(Entries taken from a collection)
----------

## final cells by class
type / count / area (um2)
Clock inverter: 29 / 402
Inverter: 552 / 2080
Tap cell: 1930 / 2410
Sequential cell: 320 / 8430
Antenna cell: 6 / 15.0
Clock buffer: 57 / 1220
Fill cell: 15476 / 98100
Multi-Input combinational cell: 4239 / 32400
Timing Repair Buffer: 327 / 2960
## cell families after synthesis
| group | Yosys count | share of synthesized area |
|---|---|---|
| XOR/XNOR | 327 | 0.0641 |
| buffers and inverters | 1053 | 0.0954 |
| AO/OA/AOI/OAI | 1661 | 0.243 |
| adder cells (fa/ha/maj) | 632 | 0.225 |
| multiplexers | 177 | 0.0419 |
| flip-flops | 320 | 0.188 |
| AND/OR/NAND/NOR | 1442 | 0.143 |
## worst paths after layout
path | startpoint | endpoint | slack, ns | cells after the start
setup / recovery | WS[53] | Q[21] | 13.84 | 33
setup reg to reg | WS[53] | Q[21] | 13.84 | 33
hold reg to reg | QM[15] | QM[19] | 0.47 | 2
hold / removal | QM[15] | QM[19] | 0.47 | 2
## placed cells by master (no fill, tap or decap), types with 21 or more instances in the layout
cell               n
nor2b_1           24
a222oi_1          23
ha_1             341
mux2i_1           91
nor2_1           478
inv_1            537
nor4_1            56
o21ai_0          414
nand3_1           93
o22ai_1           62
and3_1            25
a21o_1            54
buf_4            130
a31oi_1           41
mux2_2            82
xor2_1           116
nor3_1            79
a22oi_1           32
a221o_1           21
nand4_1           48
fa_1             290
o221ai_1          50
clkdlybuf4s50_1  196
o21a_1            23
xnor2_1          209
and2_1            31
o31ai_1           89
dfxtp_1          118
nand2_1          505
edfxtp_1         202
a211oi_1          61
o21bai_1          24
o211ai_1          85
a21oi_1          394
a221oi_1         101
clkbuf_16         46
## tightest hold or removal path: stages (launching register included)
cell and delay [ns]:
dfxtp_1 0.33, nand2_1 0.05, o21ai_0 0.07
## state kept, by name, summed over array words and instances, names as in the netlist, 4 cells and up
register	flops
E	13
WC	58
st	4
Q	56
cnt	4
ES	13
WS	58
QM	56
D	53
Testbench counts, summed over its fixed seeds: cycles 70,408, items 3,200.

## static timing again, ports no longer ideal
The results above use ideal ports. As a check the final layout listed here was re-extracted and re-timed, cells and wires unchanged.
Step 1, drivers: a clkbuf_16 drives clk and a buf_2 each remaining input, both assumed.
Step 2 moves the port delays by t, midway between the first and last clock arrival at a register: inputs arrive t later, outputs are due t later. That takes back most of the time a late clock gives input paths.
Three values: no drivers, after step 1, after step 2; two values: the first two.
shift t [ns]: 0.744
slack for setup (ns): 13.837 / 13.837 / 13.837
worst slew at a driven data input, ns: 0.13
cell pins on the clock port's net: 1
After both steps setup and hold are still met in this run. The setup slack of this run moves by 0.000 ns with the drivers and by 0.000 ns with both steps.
From an optimization exercise on the open Yosys and OpenROAD flow, aimed at small area, a short achievable clock period and few clock cycles; shortcuts taken in it are not production practice.
The RTL was checked by simulation tests, not by an equivalence proof against the original design.
Power is estimated from default activity; no workload was simulated.

==> inputs of build 18 <==
==> flow/design.v (excerpt) <==
module pae_engine (
    input  wire        clk,
    input  wire        rst,
    input  wire        cmd_valid,
    output wire        cmd_ready,
    input  wire [63:0] cmd_data,
    input  wire [31:0] time_us,
    output reg         resp_valid,
    output reg  [31:0] resp_data,
    output wire [3:0]  pin
);
Settings: LEC_CHECK=0, ABC_AREA=1, CAP_MARGIN=20, CORE_MARGIN=2, CORE_UTILIZATION=50, PLACE_DENSITY=0.65, SETUP_SLACK_MARGIN=4, SLEW_MARGIN=20; clock period 12.0 ns.
run.sh (not shown) runs the stock make flow with config.mk's settings and CLKGATE_MAP_FILE= SYNTH_SCRIPT=/design/flow/synth_recipe.tcl, a recipe that flattens the netlist after the stock synthesis.
==> trial 25: changes against build 18 <==
--- a/flow/design.v
+++ b/flow/design.v
@@ -119,15 +119,17 @@
     reg [4:0]  cnt;
     reg [15:0] fval;
     reg [NB-1:0] bs;
     reg [15:0] rd;
     reg [S-1:0] qp;           
     reg [23:0] qd;
-    reg [23:0] rm, qma, qmb;
+    reg [23:0] rm, qma;
+    reg [11:0] qmb;           
     reg [13:0] rw;
-    reg [23:0] qw_a, qw_b, qs_a, qs_b;
+    reg [23:0] qw_a, qs_a;
+    reg [11:0] qw_b, qs_b;
     reg [13:0] rs;
     assign cmd_ready = (state == S_IDLE);
     wire [7:0]  c_op = cmd_data[63:56];
     wire [7:0]  c_ch = cmd_data[55:48];
     wire [1:0]  c_c  = cmd_data[49:48];
     wire [15:0] c_a  = cmd_data[47:32];
@@ -139,12 +141,16 @@
     wire        c_zero_all = c_zero_bc && (c_ch == 8'd0) && (c_a == 16'd0);
     wire        acc = cmd_valid && (state == S_IDLE);
     wire [31:0] now = time_us;
     wire        now_ge_lt = (now >= lasttick);
     wire [31:0] xabs      = lasttick - reftime;
     wire        xabs_ok   = (xabs[31:26] != 6'h3f);
+    wire [32:0] e25       = {1'b0, lasttick} + 33'h2000000;
+    wire        lt25      = (now < e25[31:0]);
+    wire        u_small   = e25[32] ? (now_ge_lt | lt25) : (now_ge_lt & lt25);
+    wire [26:0] x3;
     wire [NCH-1:0] tok;
     wire [23:0] npos [0:NCH-1];
     wire [NCH-1:0] act;
     genvar ga;
     generate
         for (ga = 0; ga < NCH; ga = ga + 1) begin : g_act
@@ -169,12 +175,13 @@
             assign tok[gc] = e[32] ? (now_ge_lt | lt) : (now_ge_lt & lt);
             wire [23:0] sel;
             if (ABSMASK[gc]) begin : g_abs
                 wire [26:0] k3 = {3'd0, pos[gc]} - lasttick[26:0] - {2'd0, p, 1'b0} - {3'd0, p};
                 wire [26:0] c3 = now[26:0] + k3;
                 assign m = {7'd0, p, 2'b00} - {9'd0, pos[gc]};
+                assign x3  = c0;
                 assign sel = !c3[26] ? c3[23:0] : !c2[26] ? c2[23:0] :
                              !c1[26] ? c1[23:0] : c0[23:0];
             end else begin : g_acc
                 assign m = {8'd0, p, 1'b1};           
                 assign sel = !c2[26] ? c2[23:0] : !c1[26] ? c1[23:0] : c0[23:0];
             end
@@ -246,15 +253,24 @@
         .r(rw), .b(wq), .a1(wa1), .a3(wa3), .n1(-18'sd10000), .n3(-18'sd30000), .n5(-18'sd50000),
         .r_n(rw_n), .r_h(rw_h), .q_lo(qw_lo), .q_hi(qw_hi));
     pae_mm4 #(.R(SR/2), .W(14), .H(S/2)) u_s (
         .r(rs), .b(wq), .a1(sa1), .a3(sa3), .n1(-18'sd10000), .n3(-18'sd30000), .n5(-18'sd50000),
         .r_n(rs_n), .r_h(rs_h), .q_lo(qs_lo), .q_hi(qs_hi));
     wire [23:0] wb_p     = (mode == M_FREQ) ? qd : period[ch];
-    wire [23:0] wb_pos   = qma + {qmb[22:0], 1'b0};
-    wire [23:0] wb_width = qw_a + {qw_b[22:0], 1'b0};
-    wire [23:0] wb_start = qs_a + {qs_b[22:0], 1'b0};
+    function [23:0] spread;       
+        input [11:0] v;
+        integer k;
+        begin
+            spread = 24'd0;
+            for (k = 0; k < 11; k = k + 1)
+                spread[2*k+2] = v[k];
+        end
+    endfunction
+    wire [23:0] wb_pos   = qma + spread(qmb);
+    wire [23:0] wb_width = qw_a + spread(qw_b);
+    wire [23:0] wb_start = qs_a + spread(qs_b);
     wire [24:0] wb_e     = {1'b0, wb_start} + {1'b0, wb_width};
     wire        wb_wrap  = (wb_e > {1'b0, wb_p});
     wire [24:0] wb_end   = wb_wrap ? (wb_e - {1'b0, wb_p}) : wb_e;
     wire [NCH-1:0] dirty_any = dirty_f | dirty_d | dirty_p;
     wire [NCH-1:0] later     = (ch == 2'd0) ? 4'b1110 : (ch == 2'd1) ? 4'b1100 :
                                (ch == 2'd2) ? 4'b1000 : 4'b0000;
@@ -389,20 +405,20 @@
                 cnt   <= l_cnt;
                 qp    <= {S{1'b0}};
                 wq    <= lf ? {SR{1'b0}} : l_bs[23 -: SR];
                 bs    <= lf ? {l_bs, {(NB-24){1'b0}}} : {l_bs << SR, {(NB-24){1'b0}}};
                 rd    <= l_rd[15:0];
                 qd    <= 24'd0;
-                rm    <= 24'd0; qma <= 24'd0; qmb <= 24'd0;
+                rm    <= 24'd0; qma <= 24'd0; qmb <= 12'd0;
                 first <= 1'b1;
                 wa1   <= {4'd0, l_duty};
                 wa3   <= {4'd0, l_duty} + {3'd0, l_duty, 1'b0};
                 sa1   <= {4'd0, l_phase};
                 sa3   <= {4'd0, l_phase} + {3'd0, l_phase, 1'b0};
-                rw    <= 14'd0; qw_a <= 24'd0; qw_b <= 24'd0;
-                rs    <= 14'd0; qs_a <= 24'd0; qs_b <= 24'd0;
+                rw    <= 14'd0; qw_a <= 24'd0; qw_b <= 12'd0;
+                rs    <= 14'd0; qs_a <= 24'd0; qs_b <= 12'd0;
                 state <= S_RUN;
                 if (lf && lc == 2'd3) abs_ok <= 1'b0;
                 if (loop_sched_ld) begin
                     if (dirty_d[lc]) duty[lc]  <= pend_d[lc];
                     if (dirty_p[lc]) phase[lc] <= pend_p[lc];
                     dirty_f[lc] <= 1'b0;
@@ -426,13 +442,14 @@
                             pos[i] <= npos[i];
                     fresh    <= 4'b1111;
                     lasttick <= now;
                     if (abs_ok && xabs_ok && tok[3]) begin
                         pos[3] <= npos[3];
                     end else begin
-                        bs    <= {{NB{1'b0}}, now - reftime};
+                        bs    <= (abs_ok && xabs_ok && u_small) ? {{(NB-27){1'b0}}, x3}
+                                                                : {{NB{1'b0}}, now - reftime};
                         ch    <= 2'd3;
                         mode  <= M_ABS;
                         state <= S_APREP;
                     end
                 end
                 OP_SCHED: loop <= L_SCHED;
@@ -486,28 +503,28 @@
                     mn1 <= 28'd0 - {4'd0, period[ch]};
                     mn3 <= 28'd0 - {4'd0, period[ch]} - {3'd0, period[ch], 1'b0};
                     mn5 <= 28'd0 - {4'd0, period[ch]} - {2'd0, period[ch], 2'b0};
                 end else begin
                     rm  <= rm_n;
                     qma <= {qma[23-S:0], qm_lo};
-                    qmb <= {qmb[23-S:0], qm_hi};
+                    qmb <= {qmb[10:0], qm_hi[1]};
                 end
                 if (mode == M_REC) begin
                     rw   <= rw_n;
                     qw_a <= {qw_a[23-SR:0], qw_lo};
-                    qw_b <= {qw_b[23-SR:0], qw_hi};
+                    qw_b <= {qw_b[9:0], qw_hi[3], qw_hi[1]};
                     rs   <= rs_n;
                     qs_a <= {qs_a[23-SR:0], qs_lo};
-                    qs_b <= {qs_b[23-SR:0], qs_hi};
+                    qs_b <= {qs_b[9:0], qs_hi[3], qs_hi[1]};
                 end else begin
                     rw   <= rw_h;
                     qw_a <= {qw_a[23-S:0], qw_lo[SR-1 -: S]};
-                    qw_b <= {qw_b[23-S:0], qw_hi[SR-1 -: S]};
+                    qw_b <= {qw_b[10:0], qw_hi[3]};
                     rs   <= rs_h;
                     qs_a <= {qs_a[23-S:0], qs_lo[SR-1 -: S]};
-                    qs_b <= {qs_b[23-S:0], qs_hi[SR-1 -: S]};
+                    qs_b <= {qs_b[10:0], qs_hi[3]};
                 end
                 cnt <= cnt - 5'd1;
                 if (cnt == 5'd1) begin
                     if (mode == M_ABS) begin
                         pos[3] <= rm_n;
                         abs_ok <= 1'b1;
Settings changed: CORE_UTILIZATION 50 to 45, PLACE_DENSITY 0.65 to 0.6, SETUP_SLACK_MARGIN 4 to 4.5.
==> qor summary <==
metric                                                                        trial 25                 build 18
Share of synthesized cell area in and, or, nand and nor gates                    0.192                    0.190
Synthesized area                                                            137000 µm²               136000 µm²
Post-placement setup slack                                                     1780 ps                  1890 ps
Critical path startpoint                                                         wq[3]                pos[0][0]
P per Cell Area                                                             127 nW/µm²               127 nW/µm²
Total length of routed met2 wires                                            294000 µm                270000 µm
Number of placed instances, taps included                                        22200                    21600
Total power consumption of the routed design                                  20100 µW                 19400 µW
Total via count after detailed routing                                          146000                   146000
Cell repeated most along the worst path                                          buf_6                  nand2_1
Maximum number of pins on one net before global-route repair                       112                      164
Run status                                                     complete, no violations  complete, no violations
Core Box Area                                                               303000 µm²               271000 µm²
Worst-case setup margin in the final layout                                    4300 ps                  4040 ps
Number of gates resized after CTS                                                  555                      180
Number of post-CTS setup repair buffers                                            197                       77
Clock-cell share of area                                                        0.0362                   0.0364
M1 WL                                                                        282000 µm                266000 µm
Met2 Track Usage GR                                                              0.642                    0.655
Met1 routing resource usage after global routing                                 0.586                    0.634
Internal Power                                                                11500 µW                 11200 µW
Post-DR vias/cell                                                                 6.32                     6.54
Worst voltage drop across the vdd grid                                        0.134 mV                 0.119 mV
Library cells used by synthesis                                                     86                       96
Leakage power                                                                0.0693 µW                0.0672 µW
Flip-flop and latch count after synthesis                                         1310                     1322
Routed wire length on met3                                                    95700 µm                109000 µm
Testbench counts of build 18, summed over its fixed seeds: cycles 43,569.
Testbench counts of trial 25, summed over its fixed seeds: cycles 42,673.
This design comes from an exercise in tuning for small area, a short achievable clock period and few clock cycles on the open sky130 flow, not from production work. The RTL of this run was laid out without a check of its function. Power is estimated from default activity; no workload was simulated.

<file path="design/flow/design.v">
module rs_bm_decoder (
    input  wire         clk,
    input  wire         rst,
    input  wire         start,
    input  wire [4:0]   t_in,
    input  wire [377:0] word_in,
    output wire         ready,
    output reg          done,
    output reg          ok,
    output reg  [4:0]   nerr,
    output wire [377:0] word_out
);
  function [5:0] gf_mul(input [5:0] a, input [5:0] b);
    reg [10:0] p;
    integer i;
    begin
      p = 11'd0;
      for (i = 0; i < 6; i = i + 1)
        if (b[i]) p = p ^ ({5'd0, a} << i);
      for (i = 10; i >= 6; i = i - 1)
        if (p[i]) p = p ^ (11'b1000011 << (i - 6));
      gf_mul = p[5:0];
    end
  endfunction
  function [5:0] gf_pow(input integer k);
    reg [5:0] v;
    integer i;
    begin
      v = 6'd1;
      for (i = 0; i < k; i = i + 1)
        v = gf_mul(v, 6'd2);
      gf_pow = v;
    end
  endfunction
  function [5:0] gf_inv(input [5:0] a);
    reg [5:0] a2, a4, a8, a16, a32;
    begin
      a2  = gf_mul(a, a);
      a4  = gf_mul(a2, a2);
      a8  = gf_mul(a4, a4);
      a16 = gf_mul(a8, a8);
      a32 = gf_mul(a16, a16);
      gf_inv = gf_mul(gf_mul(gf_mul(a2, a4), gf_mul(a8, a16)), a32);
    end
  endfunction
  localparam [2:0] S_IDLE  = 3'd0,
                   S_SYN   = 3'd1,
                   S_BMI   = 3'd2,
                   S_BM    = 3'd3,
                   S_OMI   = 3'd4,
                   S_OMG   = 3'd5,
                   S_CHIEN = 3'd6,
                   S_FIN   = 3'd7;
  reg [2:0]   state;
  reg [5:0]   cnt;             
  reg [4:0]   tt;
  reg [5:0]   r   [0:62];      
  reg [5:0]   e   [0:62];      
  reg [5:0]   syn [1:62];      
  reg [5:0]   win [0:31];      
  reg [5:0]   lam [0:31];      
  reg [5:0]   bpl [0:31];      
  reg [5:0]   omg [0:30];      
  reg [5:0]   bdisc;           
  reg [5:0]   len;             
  reg [5:0]   roots;           
  reg [5:0]   xinv;            
  wire [5:0] two_t = {tt, 1'b0};
  assign ready = (state == S_IDLE);
  genvar g;
  generate
    for (g = 0; g < 63; g = g + 1) begin : g_out
      assign word_out[6*g +: 6] = ok ? (r[g] ^ e[g]) : r[g];
    end
  endgenerate
  reg [5:0] r_cur;
  always @* r_cur = r[cnt];
  reg [5:0] dot;
  integer ii;
  always @* begin
    dot = 6'd0;
    for (ii = 0; ii < 32; ii = ii + 1)
      dot = dot ^ gf_mul(lam[ii], win[ii]);
  end
  reg [5:0] syn_next;
  always @* begin
    syn_next = 6'd0;
    for (ii = 1; ii < 63; ii = ii + 1)
      if (ii == {26'd0, cnt} + 2) syn_next = syn[ii];
  end
  wire [5:0] dfac = gf_mul(dot, gf_inv(bdisc));
  wire       grow = (dot != 6'd0) && ({len, 1'b0} <= {1'b0, cnt});
  reg [5:0] lam_sum, odd_sum, omg_sum;
  always @* begin
    lam_sum = 6'd0;
    odd_sum = 6'd0;
    omg_sum = 6'd0;
    for (ii = 0; ii < 32; ii = ii + 1) begin
      lam_sum = lam_sum ^ lam[ii];
      if (ii % 2 == 1) odd_sum = odd_sum ^ lam[ii];
    end
    for (ii = 0; ii < 31; ii = ii + 1)
      omg_sum = omg_sum ^ omg[ii];
  end
  wire [5:0] e_val = gf_mul(gf_mul(omg_sum, xinv), gf_inv(odd_sum));
  wire       is_root = (lam_sum == 6'd0);
  reg [5:0] deg;
  always @* begin
    deg = 6'd0;
    for (ii = 1; ii < 32; ii = ii + 1)
      if (lam[ii] != 6'd0) deg = ii[5:0];
  end
  integer k;
  always @(posedge clk) begin
    if (rst) begin
      state <= S_IDLE;
      done  <= 1'b0;
      ok    <= 1'b0;
      nerr  <= 5'd0;
    end else begin
      done <= 1'b0;
      case (state)
        S_IDLE: begin
          if (start) begin
            for (k = 0; k < 63; k = k + 1) begin
              r[k] <= word_in[6*k +: 6];
              e[k] <= 6'd0;
            end
            for (k = 1; k < 63; k = k + 1)
              syn[k] <= 6'd0;
            tt    <= t_in;
            cnt   <= 6'd62;
            state <= S_SYN;
          end
        end
        S_SYN: begin
          for (k = 1; k < 63; k = k + 1)
            syn[k] <= gf_mul(syn[k], gf_pow(k)) ^ r_cur;
          cnt <= cnt - 6'd1;
          if (cnt == 6'd0) state <= S_BMI;
        end
        S_BMI: begin
          for (k = 0; k < 32; k = k + 1) begin
            win[k] <= (k == 0) ? syn[1] : 6'd0;
            lam[k] <= (k == 0) ? 6'd1 : 6'd0;
            bpl[k] <= (k == 1) ? 6'd1 : 6'd0;
          end
          len   <= 6'd0;
          bdisc <= 6'd1;
          cnt   <= 6'd0;
          state <= S_BM;
        end
        S_BM: begin
          win[0] <= syn_next;
          for (k = 1; k < 32; k = k + 1)
            win[k] <= win[k-1];
          if (dot == 6'd0) begin
            for (k = 1; k < 32; k = k + 1) bpl[k] <= bpl[k-1];
            bpl[0] <= 6'd0;
          end else begin
            for (k = 0; k < 32; k = k + 1)
              lam[k] <= lam[k] ^ gf_mul(dfac, bpl[k]);
            if (grow) begin
              for (k = 1; k < 32; k = k + 1) bpl[k] <= lam[k-1];
              bpl[0] <= 6'd0;
              len    <= cnt + 6'd1 - len;
              bdisc  <= dot;
            end else begin
              for (k = 1; k < 32; k = k + 1) bpl[k] <= bpl[k-1];
              bpl[0] <= 6'd0;
            end
          end
          cnt <= cnt + 6'd1;
          if (cnt + 6'd1 == two_t) state <= S_OMI;
        end
        S_OMI: begin
          for (k = 0; k < 32; k = k + 1)
            win[k] <= (k == 0) ? syn[1] : 6'd0;
          cnt   <= 6'd0;
          state <= S_OMG;
        end
        S_OMG: begin
          win[0] <= syn_next;
          for (k = 1; k < 32; k = k + 1)
            win[k] <= win[k-1];
          omg[30] <= (cnt < two_t) ? dot : 6'd0;
          for (k = 0; k < 30; k = k + 1)
            omg[k] <= omg[k+1];
          cnt <= cnt + 6'd1;
          if (cnt == 6'd30) begin
            cnt   <= 6'd0;
            roots <= 6'd0;
            xinv  <= 6'd1;
            state <= S_CHIEN;
          end
        end
        S_CHIEN: begin
          for (k = 0; k < 32; k = k + 1)
            lam[k] <= gf_mul(lam[k], gf_pow((63 - k) % 63));
          for (k = 0; k < 31; k = k + 1)
            omg[k] <= gf_mul(omg[k], gf_pow((63 - k) % 63));
          xinv <= gf_mul(xinv, gf_pow(62));
          e[62] <= is_root ? e_val : 6'd0;
          for (k = 0; k < 62; k = k + 1)
            e[k] <= e[k+1];
          if (is_root) roots <= roots + 6'd1;
          cnt <= cnt + 6'd1;
          if (cnt == 6'd62) state <= S_FIN;
        end
        S_FIN: begin
          if ((len <= {1'b0, tt}) && (deg == len) && (roots == len)) begin
            ok   <= 1'b1;
            nerr <= len[4:0];
          end else begin
            ok   <= 1'b0;
            nerr <= 5'd0;
          end
          done  <= 1'b1;
          state <= S_IDLE;
        end
        default: state <= S_IDLE;
      endcase
    end
  end
endmodule
</file>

----------

Set down only the lines above that fall between the line holding "## state kept, by" and the line holding "Step 1, drivers: a", inclusive, keeping each exact.

■ EXERCISE RESPONSE
## state kept, by name, summed over array words and instances, names as in the netlist, 4 cells and up
register	flops
E	13
WC	58
st	4
Q	56
cnt	4
ES	13
WS	58
QM	56
D	53
Testbench counts, summed over its fixed seeds: cycles 70,408, items 3,200.

## static timing again, ports no longer ideal
The results above use ideal ports. As a check the final layout listed here was re-extracted and re-timed, cells and wires unchanged.
Step 1, drivers: a clkbuf_16 drives clk and a buf_2 each remaining input, both assumed.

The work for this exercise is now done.